··· STUDY MATERIAL
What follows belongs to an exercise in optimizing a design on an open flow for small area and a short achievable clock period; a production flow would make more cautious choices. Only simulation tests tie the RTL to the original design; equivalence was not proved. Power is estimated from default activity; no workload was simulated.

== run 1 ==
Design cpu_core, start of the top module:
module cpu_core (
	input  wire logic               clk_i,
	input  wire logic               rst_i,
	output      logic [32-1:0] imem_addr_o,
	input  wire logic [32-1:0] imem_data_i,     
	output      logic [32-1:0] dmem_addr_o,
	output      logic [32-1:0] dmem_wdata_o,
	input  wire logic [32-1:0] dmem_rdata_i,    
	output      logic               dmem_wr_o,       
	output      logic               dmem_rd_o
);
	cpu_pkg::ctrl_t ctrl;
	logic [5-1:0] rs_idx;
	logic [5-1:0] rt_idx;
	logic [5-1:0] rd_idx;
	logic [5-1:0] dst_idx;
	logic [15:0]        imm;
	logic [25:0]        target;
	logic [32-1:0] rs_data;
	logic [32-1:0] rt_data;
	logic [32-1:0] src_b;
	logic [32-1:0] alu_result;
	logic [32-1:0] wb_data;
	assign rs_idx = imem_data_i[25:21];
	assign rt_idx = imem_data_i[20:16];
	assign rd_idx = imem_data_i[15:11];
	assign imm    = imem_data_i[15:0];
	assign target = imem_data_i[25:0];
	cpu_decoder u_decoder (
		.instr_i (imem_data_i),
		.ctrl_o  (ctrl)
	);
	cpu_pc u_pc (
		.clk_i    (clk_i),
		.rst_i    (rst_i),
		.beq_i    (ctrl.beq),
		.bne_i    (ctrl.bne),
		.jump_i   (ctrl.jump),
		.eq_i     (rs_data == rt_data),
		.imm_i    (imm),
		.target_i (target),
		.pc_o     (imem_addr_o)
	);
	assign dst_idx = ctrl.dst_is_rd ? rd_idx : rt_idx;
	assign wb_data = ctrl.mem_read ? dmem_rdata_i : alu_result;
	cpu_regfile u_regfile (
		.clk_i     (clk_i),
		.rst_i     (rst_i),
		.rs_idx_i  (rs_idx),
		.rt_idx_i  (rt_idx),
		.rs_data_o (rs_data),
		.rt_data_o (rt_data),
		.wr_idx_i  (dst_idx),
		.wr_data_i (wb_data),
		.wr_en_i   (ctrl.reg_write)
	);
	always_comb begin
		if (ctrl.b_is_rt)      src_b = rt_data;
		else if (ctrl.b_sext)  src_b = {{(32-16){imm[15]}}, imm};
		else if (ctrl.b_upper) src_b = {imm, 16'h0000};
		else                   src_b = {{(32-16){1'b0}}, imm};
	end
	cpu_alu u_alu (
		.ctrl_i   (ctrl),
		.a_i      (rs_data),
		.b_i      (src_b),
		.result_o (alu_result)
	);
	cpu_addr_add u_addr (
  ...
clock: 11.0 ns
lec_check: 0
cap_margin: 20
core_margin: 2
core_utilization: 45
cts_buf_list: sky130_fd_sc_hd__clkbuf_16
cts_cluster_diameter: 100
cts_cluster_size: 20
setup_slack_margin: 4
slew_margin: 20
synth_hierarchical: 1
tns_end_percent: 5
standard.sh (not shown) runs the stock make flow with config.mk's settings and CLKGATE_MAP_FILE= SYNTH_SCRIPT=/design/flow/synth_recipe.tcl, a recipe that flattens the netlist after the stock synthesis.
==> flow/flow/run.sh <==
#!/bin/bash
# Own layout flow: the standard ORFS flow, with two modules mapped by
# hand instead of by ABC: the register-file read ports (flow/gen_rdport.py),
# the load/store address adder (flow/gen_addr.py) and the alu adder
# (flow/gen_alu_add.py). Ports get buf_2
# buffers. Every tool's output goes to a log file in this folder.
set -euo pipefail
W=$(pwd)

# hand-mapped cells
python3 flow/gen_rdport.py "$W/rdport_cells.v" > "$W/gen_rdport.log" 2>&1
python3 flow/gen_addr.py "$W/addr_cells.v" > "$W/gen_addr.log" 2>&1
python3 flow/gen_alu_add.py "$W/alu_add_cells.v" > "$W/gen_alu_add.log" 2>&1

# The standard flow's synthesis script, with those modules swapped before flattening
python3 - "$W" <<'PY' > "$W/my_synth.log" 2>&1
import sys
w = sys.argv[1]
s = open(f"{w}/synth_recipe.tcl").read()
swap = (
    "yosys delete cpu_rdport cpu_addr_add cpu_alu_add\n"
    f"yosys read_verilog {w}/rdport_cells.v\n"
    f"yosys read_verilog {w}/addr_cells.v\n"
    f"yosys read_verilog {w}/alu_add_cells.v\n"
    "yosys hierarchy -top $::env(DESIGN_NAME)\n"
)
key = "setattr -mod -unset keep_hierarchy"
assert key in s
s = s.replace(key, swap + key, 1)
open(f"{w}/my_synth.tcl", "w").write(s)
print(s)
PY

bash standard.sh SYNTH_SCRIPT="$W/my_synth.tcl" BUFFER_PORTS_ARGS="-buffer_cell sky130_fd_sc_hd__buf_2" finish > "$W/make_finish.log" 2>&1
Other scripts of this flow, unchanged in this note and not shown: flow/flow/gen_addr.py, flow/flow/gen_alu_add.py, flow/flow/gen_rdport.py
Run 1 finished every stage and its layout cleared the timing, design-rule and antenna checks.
······
*PROBLEM TO SOLVE:* In the material, find each line with the word "mapped" and list it.

*TASK SOLUTION:*
# Own layout flow: the standard ORFS flow, with two modules mapped by
# hand-mapped cells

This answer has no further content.